-3

I have a text file with lots of unicode escaped sequence (of emojis by the way), for instance blablabla \uD83D\uDC4D\uD83C blablabla \uDFFC\uD83D\uDC4F\uD83C\uDFFD I'd like to remove it all, and get blablabla blablabla

Is there Any regex expression which would clean these considering that i use Notepad++?

Thanks.

8oris
  • 77
  • 5
  • StackOverflow is a community where you need to show your efforts before having answers.
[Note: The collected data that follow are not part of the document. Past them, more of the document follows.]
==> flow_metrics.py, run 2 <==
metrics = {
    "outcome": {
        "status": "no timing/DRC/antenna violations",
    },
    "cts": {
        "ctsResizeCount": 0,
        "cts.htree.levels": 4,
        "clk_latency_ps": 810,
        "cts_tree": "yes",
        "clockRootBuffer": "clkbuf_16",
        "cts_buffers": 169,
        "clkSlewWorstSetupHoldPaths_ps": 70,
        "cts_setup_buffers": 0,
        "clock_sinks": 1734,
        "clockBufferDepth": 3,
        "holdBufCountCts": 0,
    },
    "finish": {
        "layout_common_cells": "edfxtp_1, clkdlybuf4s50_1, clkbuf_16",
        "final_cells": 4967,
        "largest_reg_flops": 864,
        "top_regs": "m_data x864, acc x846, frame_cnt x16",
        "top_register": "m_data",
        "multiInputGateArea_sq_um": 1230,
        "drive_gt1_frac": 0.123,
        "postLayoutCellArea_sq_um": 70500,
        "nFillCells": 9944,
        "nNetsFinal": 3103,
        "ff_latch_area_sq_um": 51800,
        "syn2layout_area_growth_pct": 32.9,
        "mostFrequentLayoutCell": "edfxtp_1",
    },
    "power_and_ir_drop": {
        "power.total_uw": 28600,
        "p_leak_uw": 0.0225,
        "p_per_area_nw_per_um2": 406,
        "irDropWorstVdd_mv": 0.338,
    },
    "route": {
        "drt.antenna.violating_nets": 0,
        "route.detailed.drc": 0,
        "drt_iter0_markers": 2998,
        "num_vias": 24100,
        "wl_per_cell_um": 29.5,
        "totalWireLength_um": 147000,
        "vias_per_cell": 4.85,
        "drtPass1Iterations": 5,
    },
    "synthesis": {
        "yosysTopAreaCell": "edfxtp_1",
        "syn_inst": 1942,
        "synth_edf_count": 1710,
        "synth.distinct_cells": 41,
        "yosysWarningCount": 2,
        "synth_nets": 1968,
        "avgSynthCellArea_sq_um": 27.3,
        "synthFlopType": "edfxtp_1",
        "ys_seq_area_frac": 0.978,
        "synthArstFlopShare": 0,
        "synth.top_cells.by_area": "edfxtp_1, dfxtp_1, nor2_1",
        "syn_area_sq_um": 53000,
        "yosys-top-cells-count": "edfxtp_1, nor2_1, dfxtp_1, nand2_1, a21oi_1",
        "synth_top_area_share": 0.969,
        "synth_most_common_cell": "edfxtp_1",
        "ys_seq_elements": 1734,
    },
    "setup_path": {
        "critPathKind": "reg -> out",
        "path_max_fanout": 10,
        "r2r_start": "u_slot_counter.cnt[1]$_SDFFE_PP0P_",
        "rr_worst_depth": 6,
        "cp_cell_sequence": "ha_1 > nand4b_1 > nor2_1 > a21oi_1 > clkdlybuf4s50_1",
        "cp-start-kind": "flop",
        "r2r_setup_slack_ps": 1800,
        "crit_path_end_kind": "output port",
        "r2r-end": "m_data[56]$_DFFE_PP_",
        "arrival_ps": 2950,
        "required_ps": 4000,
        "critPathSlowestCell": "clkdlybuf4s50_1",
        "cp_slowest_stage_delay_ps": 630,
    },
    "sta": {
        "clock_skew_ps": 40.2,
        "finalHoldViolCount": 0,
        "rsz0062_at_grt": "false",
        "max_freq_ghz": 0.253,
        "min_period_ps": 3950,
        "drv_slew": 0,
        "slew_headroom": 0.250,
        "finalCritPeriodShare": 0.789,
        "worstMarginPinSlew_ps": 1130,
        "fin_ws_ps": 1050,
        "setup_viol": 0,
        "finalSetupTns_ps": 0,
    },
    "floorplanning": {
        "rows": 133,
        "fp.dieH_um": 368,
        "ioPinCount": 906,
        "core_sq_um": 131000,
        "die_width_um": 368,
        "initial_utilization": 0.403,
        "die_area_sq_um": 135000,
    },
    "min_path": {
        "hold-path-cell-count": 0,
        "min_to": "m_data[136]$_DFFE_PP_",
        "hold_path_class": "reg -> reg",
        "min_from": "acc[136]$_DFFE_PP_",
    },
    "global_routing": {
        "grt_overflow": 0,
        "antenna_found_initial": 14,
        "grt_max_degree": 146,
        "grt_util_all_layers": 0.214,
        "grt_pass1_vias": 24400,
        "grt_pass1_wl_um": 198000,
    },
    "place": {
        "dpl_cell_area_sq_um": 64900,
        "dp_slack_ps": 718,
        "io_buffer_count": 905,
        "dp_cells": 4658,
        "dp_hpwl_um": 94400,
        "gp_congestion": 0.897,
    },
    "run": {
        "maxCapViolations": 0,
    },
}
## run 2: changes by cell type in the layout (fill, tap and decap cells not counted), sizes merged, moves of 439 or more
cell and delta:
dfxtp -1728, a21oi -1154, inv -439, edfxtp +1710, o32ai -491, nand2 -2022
Follow [this guide](https://stackoverflow.com/questions/22937618/reference-what-does-this-regex-mean) to start working on a solution. http://idownvotedbecau.se/noattempt/ – totok Jul 07 '20 at 14:32

1 Answers1

0

I would suggest: \\u[0-9A-F]{4}\s?.

\\u escapes the slash and matches it and the u literal. [0-9A-F]{4} matches exactly 4 of these characters. Perhaps you should update it to also match length 2 characters depending on the actual text: \\u([0-9A-F]{4}|[0-9A-F]{2})\s?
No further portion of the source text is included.